Task: Please print the entries below exactly, from the line with "[run 2: through the flow]" through the line with "[run 2: per-layer routing]", including both of those lines and leaving out all others.

(Dataset entries)
+ + + + + + +

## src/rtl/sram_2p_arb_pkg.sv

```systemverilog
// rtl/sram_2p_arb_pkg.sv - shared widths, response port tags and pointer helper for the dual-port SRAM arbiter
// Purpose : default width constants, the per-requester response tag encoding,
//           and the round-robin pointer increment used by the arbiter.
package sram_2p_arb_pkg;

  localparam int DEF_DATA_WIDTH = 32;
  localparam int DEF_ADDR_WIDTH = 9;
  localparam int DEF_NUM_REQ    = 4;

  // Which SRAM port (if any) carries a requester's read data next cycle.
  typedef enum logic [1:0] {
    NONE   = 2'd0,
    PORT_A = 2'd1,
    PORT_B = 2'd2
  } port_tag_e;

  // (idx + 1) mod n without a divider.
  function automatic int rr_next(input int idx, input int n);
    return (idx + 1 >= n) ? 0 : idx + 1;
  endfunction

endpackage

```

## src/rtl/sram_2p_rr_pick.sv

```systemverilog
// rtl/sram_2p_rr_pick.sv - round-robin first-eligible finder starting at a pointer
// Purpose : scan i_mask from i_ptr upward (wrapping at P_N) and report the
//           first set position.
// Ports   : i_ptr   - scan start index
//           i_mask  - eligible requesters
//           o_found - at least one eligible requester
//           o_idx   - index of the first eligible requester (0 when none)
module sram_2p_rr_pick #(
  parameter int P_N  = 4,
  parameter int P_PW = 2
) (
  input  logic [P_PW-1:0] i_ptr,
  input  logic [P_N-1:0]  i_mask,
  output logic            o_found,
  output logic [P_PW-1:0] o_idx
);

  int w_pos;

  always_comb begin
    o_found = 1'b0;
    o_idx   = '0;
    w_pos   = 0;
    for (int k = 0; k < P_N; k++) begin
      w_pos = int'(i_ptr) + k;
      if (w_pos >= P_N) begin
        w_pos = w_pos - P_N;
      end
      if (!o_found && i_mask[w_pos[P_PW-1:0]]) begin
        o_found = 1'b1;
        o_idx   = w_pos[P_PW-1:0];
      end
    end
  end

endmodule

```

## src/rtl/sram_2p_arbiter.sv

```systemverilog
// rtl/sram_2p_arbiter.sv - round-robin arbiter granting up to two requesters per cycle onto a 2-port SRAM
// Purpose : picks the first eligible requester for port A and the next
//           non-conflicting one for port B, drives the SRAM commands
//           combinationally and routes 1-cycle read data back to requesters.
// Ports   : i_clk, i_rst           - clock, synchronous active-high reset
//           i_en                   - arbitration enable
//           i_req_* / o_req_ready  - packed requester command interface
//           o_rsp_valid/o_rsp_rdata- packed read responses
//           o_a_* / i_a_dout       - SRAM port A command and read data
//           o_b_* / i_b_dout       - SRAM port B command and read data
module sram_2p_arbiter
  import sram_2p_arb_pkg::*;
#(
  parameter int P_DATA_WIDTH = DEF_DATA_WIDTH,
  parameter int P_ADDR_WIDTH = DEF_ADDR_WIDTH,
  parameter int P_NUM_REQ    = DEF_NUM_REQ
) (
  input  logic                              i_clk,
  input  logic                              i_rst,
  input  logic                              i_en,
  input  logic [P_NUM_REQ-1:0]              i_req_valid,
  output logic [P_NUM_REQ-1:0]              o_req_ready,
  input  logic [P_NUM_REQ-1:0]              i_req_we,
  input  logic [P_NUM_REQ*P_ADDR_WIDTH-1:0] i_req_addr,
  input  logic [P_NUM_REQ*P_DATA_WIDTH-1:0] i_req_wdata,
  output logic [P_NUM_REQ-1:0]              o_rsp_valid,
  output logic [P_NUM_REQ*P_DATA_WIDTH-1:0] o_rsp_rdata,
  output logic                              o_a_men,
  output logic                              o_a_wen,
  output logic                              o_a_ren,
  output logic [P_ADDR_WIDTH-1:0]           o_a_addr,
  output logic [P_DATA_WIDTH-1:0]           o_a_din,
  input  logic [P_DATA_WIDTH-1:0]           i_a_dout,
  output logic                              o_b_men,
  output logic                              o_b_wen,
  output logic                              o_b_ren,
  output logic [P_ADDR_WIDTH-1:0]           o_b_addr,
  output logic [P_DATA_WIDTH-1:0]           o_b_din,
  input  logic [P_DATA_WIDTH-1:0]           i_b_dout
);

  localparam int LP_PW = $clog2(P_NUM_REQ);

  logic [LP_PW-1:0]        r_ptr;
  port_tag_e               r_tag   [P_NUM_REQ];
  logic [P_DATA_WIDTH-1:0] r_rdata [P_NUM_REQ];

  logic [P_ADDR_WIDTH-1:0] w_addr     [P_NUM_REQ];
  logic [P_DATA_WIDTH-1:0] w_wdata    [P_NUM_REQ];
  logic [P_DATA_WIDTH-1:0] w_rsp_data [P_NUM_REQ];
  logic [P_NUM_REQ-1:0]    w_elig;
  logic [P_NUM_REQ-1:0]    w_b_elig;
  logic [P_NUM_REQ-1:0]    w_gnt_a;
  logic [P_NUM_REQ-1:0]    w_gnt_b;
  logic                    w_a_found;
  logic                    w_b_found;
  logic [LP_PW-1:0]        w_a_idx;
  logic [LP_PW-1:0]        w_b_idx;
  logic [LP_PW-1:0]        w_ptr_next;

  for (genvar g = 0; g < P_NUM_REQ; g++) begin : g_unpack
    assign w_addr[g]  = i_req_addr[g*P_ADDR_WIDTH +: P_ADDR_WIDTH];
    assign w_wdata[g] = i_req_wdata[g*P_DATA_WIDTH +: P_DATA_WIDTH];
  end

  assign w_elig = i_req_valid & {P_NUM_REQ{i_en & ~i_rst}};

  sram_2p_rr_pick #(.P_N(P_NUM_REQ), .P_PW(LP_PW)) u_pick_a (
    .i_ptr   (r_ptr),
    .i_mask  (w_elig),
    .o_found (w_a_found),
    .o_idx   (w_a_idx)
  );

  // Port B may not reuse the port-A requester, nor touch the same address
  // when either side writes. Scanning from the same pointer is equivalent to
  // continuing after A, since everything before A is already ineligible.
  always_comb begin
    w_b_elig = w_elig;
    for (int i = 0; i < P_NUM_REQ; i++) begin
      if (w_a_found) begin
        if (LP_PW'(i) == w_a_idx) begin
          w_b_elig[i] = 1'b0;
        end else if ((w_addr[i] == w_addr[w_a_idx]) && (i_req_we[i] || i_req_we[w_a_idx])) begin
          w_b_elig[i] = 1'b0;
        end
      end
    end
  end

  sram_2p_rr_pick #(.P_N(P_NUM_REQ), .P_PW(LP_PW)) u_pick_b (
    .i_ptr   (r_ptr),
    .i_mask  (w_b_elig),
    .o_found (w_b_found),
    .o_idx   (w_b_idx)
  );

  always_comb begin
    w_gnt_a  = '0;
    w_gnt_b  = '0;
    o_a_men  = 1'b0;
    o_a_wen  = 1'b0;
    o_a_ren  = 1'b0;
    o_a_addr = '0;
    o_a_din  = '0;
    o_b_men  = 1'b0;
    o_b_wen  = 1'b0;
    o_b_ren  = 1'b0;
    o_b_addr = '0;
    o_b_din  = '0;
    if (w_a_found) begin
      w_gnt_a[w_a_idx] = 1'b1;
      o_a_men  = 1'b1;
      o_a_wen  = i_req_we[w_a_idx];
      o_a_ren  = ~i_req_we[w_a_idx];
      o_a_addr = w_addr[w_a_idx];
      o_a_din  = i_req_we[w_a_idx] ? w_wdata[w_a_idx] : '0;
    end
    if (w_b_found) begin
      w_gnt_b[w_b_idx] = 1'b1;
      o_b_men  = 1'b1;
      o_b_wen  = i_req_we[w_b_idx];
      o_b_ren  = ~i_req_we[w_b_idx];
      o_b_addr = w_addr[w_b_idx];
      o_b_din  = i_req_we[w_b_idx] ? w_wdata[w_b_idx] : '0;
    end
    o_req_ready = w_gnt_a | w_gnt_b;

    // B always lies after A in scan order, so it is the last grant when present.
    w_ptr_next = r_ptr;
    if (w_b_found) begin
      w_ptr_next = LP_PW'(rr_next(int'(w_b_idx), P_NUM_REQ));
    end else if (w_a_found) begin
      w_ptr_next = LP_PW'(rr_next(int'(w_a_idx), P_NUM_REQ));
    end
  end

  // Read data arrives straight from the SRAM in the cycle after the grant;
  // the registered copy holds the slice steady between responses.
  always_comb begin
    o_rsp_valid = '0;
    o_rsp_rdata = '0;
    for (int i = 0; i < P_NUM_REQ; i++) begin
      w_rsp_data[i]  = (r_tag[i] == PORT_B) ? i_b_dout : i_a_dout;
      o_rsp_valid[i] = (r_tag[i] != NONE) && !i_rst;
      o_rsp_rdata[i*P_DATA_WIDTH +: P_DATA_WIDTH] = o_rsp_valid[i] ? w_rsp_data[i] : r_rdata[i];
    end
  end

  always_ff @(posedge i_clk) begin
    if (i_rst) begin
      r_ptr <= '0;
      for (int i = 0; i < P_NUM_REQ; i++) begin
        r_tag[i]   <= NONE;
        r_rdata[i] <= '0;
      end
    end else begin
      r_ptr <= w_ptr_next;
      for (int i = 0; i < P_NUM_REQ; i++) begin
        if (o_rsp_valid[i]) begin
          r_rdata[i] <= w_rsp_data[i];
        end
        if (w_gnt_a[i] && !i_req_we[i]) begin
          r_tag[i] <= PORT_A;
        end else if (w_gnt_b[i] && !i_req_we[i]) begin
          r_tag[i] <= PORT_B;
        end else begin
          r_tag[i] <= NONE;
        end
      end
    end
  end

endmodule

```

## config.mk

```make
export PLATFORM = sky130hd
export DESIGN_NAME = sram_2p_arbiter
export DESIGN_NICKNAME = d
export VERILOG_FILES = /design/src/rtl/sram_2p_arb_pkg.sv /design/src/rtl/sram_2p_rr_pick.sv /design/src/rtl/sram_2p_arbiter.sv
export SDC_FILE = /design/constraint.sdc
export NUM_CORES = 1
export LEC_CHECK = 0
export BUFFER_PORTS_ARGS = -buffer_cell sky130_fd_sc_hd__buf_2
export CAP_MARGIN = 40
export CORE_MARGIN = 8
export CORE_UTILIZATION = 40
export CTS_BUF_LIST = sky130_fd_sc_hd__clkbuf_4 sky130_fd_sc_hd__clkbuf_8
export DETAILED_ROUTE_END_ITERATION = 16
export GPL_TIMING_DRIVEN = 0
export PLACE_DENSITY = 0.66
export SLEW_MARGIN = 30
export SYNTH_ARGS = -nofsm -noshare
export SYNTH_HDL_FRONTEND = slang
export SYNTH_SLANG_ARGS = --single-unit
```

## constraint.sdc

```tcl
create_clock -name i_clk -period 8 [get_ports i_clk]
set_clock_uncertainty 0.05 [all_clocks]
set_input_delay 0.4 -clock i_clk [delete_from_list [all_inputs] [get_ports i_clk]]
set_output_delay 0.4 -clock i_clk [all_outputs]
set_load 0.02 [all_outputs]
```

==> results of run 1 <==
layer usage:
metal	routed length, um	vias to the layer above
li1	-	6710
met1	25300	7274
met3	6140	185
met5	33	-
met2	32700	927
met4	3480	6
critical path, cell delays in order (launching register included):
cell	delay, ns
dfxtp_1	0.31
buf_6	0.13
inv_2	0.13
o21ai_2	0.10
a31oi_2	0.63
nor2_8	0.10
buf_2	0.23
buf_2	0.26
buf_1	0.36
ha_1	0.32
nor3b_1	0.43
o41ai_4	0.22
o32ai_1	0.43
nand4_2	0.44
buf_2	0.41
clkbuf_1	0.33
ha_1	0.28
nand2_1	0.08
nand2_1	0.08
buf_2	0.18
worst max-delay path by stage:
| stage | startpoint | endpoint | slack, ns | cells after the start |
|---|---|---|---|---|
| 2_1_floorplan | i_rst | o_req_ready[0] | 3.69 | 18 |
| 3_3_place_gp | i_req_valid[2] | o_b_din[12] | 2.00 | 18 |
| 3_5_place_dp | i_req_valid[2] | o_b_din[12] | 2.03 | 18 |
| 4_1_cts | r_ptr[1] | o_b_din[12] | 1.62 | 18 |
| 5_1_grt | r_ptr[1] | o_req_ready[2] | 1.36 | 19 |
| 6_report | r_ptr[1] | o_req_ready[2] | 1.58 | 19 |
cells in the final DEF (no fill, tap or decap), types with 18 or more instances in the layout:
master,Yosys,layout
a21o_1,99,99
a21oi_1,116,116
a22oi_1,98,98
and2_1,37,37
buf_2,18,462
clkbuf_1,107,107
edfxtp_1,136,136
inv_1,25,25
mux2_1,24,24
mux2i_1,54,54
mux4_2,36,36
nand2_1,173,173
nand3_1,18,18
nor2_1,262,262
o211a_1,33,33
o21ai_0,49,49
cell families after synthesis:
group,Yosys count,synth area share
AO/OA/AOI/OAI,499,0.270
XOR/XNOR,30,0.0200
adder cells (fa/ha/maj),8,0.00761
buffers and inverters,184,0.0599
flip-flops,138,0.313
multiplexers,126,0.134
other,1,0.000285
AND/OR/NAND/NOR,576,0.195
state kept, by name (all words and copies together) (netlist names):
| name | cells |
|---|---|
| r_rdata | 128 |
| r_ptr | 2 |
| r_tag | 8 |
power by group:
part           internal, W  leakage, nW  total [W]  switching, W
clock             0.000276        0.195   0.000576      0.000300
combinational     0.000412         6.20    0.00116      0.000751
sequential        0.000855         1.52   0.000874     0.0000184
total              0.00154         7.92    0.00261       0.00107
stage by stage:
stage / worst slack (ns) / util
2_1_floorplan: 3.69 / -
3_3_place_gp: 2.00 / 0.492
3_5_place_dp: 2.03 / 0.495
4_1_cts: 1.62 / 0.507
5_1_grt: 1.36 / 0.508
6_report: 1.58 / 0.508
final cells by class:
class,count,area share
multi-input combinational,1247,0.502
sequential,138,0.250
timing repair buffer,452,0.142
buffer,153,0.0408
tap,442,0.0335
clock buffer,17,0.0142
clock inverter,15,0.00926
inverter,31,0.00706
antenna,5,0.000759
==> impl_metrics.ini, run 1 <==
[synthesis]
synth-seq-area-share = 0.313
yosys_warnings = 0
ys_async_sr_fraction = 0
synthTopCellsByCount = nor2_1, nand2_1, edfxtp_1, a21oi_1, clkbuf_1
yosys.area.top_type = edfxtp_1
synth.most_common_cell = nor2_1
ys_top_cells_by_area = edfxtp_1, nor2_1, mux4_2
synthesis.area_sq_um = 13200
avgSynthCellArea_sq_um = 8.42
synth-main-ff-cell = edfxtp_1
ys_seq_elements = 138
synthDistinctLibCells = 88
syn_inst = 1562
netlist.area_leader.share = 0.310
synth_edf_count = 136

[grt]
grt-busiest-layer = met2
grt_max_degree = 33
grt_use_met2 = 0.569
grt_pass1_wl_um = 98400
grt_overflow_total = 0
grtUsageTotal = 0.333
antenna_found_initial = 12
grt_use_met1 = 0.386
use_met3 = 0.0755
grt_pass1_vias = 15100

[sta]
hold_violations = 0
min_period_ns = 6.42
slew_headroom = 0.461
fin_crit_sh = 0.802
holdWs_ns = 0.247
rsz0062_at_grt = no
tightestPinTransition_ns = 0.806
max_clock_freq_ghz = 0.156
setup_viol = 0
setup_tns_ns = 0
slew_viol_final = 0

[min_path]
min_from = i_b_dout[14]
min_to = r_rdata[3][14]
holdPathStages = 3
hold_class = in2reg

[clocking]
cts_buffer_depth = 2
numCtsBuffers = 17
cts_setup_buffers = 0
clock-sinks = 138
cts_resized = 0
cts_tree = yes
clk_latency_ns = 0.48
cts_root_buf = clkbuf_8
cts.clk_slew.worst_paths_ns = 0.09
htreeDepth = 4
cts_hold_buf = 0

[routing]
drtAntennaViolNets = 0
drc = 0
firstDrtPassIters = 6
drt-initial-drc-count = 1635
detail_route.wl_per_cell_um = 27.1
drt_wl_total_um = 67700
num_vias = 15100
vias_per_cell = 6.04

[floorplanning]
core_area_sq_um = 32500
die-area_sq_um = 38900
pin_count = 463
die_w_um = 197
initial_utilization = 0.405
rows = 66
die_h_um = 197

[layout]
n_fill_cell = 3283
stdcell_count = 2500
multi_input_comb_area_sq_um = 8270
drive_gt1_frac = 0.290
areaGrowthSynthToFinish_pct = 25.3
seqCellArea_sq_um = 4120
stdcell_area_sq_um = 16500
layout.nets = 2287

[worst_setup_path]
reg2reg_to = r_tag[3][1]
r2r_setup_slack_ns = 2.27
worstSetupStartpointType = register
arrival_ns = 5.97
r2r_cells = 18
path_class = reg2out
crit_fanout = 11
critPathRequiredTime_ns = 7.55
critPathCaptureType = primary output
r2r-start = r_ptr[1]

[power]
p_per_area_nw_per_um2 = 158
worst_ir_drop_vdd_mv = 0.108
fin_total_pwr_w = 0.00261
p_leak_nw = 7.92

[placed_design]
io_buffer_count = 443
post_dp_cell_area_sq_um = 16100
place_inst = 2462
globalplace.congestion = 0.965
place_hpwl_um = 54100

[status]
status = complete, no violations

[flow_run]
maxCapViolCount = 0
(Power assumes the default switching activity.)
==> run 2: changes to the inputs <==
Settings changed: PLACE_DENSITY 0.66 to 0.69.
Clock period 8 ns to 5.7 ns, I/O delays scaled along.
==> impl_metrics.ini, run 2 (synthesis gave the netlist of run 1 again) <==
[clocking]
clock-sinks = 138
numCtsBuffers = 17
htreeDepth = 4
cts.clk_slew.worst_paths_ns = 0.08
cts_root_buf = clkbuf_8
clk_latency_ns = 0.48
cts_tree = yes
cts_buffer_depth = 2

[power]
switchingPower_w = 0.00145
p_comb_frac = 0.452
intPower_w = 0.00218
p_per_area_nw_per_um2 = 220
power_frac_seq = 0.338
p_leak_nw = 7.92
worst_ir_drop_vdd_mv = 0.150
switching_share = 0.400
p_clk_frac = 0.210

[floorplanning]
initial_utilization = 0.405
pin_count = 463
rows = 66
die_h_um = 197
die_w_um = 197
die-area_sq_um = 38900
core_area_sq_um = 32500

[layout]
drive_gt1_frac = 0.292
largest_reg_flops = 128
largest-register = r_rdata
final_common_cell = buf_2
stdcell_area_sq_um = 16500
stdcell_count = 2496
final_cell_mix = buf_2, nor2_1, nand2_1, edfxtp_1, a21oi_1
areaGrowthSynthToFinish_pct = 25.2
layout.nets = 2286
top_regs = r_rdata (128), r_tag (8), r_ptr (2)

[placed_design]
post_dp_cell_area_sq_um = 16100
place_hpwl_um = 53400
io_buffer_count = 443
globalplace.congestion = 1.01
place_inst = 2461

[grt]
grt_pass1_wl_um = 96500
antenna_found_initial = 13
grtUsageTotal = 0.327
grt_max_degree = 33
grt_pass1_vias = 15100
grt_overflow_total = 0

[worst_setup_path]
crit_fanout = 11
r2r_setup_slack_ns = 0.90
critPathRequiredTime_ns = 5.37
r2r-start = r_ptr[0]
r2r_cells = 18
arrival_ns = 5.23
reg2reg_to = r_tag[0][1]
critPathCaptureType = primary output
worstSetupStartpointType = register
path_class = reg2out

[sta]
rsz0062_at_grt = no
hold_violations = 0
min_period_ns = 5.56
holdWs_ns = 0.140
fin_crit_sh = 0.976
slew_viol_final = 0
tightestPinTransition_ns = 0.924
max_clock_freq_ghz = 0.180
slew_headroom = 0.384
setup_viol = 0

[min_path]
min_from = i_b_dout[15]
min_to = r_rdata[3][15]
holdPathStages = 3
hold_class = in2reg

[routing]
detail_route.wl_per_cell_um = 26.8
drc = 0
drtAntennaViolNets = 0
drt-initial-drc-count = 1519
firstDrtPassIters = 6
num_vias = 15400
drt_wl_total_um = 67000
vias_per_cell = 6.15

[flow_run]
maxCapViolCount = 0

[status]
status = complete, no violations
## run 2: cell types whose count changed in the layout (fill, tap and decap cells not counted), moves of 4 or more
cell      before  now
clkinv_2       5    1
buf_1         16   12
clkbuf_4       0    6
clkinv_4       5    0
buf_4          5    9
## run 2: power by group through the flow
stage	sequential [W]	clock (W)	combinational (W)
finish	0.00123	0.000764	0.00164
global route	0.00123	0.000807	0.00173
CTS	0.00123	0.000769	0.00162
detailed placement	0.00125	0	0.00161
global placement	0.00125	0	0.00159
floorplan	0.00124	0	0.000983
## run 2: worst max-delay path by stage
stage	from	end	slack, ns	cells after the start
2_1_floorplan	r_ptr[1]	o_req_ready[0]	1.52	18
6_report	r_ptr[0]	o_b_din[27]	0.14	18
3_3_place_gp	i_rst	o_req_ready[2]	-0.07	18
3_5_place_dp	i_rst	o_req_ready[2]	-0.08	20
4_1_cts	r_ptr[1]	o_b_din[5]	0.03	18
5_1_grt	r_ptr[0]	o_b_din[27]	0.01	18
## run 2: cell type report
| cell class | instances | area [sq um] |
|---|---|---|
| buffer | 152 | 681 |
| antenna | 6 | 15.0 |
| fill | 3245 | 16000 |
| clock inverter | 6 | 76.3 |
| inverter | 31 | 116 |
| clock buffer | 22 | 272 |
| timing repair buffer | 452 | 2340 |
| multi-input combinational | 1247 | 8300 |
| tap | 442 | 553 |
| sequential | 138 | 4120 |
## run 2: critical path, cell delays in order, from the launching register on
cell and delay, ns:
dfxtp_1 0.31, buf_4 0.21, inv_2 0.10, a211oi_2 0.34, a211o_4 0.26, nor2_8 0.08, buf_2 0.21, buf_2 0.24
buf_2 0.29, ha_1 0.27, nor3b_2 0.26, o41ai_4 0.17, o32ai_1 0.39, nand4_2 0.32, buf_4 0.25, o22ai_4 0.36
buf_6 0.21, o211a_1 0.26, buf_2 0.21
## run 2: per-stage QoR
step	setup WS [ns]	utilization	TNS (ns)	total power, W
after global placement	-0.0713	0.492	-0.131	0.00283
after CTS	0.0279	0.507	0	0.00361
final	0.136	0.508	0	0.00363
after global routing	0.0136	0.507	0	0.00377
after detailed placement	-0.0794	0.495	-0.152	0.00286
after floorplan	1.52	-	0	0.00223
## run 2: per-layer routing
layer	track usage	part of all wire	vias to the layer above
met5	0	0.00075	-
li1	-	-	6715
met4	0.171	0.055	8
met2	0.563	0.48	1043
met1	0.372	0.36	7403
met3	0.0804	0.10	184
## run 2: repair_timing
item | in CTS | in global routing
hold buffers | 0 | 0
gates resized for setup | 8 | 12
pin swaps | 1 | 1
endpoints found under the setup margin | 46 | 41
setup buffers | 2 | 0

+ + + + + + +

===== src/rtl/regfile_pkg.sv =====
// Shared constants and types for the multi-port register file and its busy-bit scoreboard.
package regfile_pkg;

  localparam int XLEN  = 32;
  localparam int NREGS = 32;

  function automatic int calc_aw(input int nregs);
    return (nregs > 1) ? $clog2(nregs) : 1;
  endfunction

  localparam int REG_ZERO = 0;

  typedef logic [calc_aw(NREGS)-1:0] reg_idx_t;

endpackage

+ + + + + + +

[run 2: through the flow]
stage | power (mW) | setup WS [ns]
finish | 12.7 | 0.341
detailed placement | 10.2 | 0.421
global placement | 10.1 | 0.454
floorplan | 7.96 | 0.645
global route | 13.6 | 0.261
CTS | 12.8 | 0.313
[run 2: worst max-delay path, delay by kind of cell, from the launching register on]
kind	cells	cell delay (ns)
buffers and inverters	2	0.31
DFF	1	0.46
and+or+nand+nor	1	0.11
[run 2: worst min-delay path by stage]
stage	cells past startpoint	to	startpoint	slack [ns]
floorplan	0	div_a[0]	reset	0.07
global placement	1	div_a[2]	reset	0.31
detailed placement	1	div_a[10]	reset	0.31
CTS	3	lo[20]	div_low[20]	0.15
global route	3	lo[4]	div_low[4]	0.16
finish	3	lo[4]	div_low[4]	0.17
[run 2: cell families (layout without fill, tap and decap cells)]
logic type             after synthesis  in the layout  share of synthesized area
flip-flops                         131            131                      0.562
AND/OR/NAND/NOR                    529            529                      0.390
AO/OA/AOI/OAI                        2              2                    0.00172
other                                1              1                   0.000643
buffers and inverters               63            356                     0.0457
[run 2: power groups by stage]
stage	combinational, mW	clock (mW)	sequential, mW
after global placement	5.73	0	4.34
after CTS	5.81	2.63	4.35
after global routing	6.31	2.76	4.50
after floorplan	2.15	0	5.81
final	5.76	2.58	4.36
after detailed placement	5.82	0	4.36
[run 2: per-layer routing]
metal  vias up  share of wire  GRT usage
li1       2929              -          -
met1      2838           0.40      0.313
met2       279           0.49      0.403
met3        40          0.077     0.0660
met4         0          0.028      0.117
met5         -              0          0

+ + + + + + +

Task answer:
[run 2: through the flow]
stage | power (mW) | setup WS [ns]
finish | 12.7 | 0.341
detailed placement | 10.2 | 0.421
global placement | 10.1 | 0.454
floorplan | 7.96 | 0.645
global route | 13.6 | 0.261
CTS | 12.8 | 0.313
[run 2: worst max-delay path, delay by kind of cell, from the launching register on]
kind	cells	cell delay (ns)
buffers and inverters	2	0.31
DFF	1	0.46
and+or+nand+nor	1	0.11
[run 2: worst min-delay path by stage]
stage	cells past startpoint	to	startpoint	slack [ns]
floorplan	0	div_a[0]	reset	0.07
global placement	1	div_a[2]	reset	0.31
detailed placement	1	div_a[10]	reset	0.31
CTS	3	lo[20]	div_low[20]	0.15
global route	3	lo[4]	div_low[4]	0.16
finish	3	lo[4]	div_low[4]	0.17
[run 2: cell families (layout without fill, tap and decap cells)]
logic type             after synthesis  in the layout  share of synthesized area
flip-flops                         131            131                      0.562
AND/OR/NAND/NOR                    529            529                      0.390
AO/OA/AOI/OAI                        2              2                    0.00172
other                                1              1                   0.000643
buffers and inverters               63            356                     0.0457
[run 2: power groups by stage]
stage	combinational, mW	clock (mW)	sequential, mW
after global placement	5.73	0	4.34
after CTS	5.81	2.63	4.35
after global routing	6.31	2.76	4.50
after floorplan	2.15	0	5.81
final	5.76	2.58	4.36
after detailed placement	5.82	0	4.36
[run 2: per-layer routing]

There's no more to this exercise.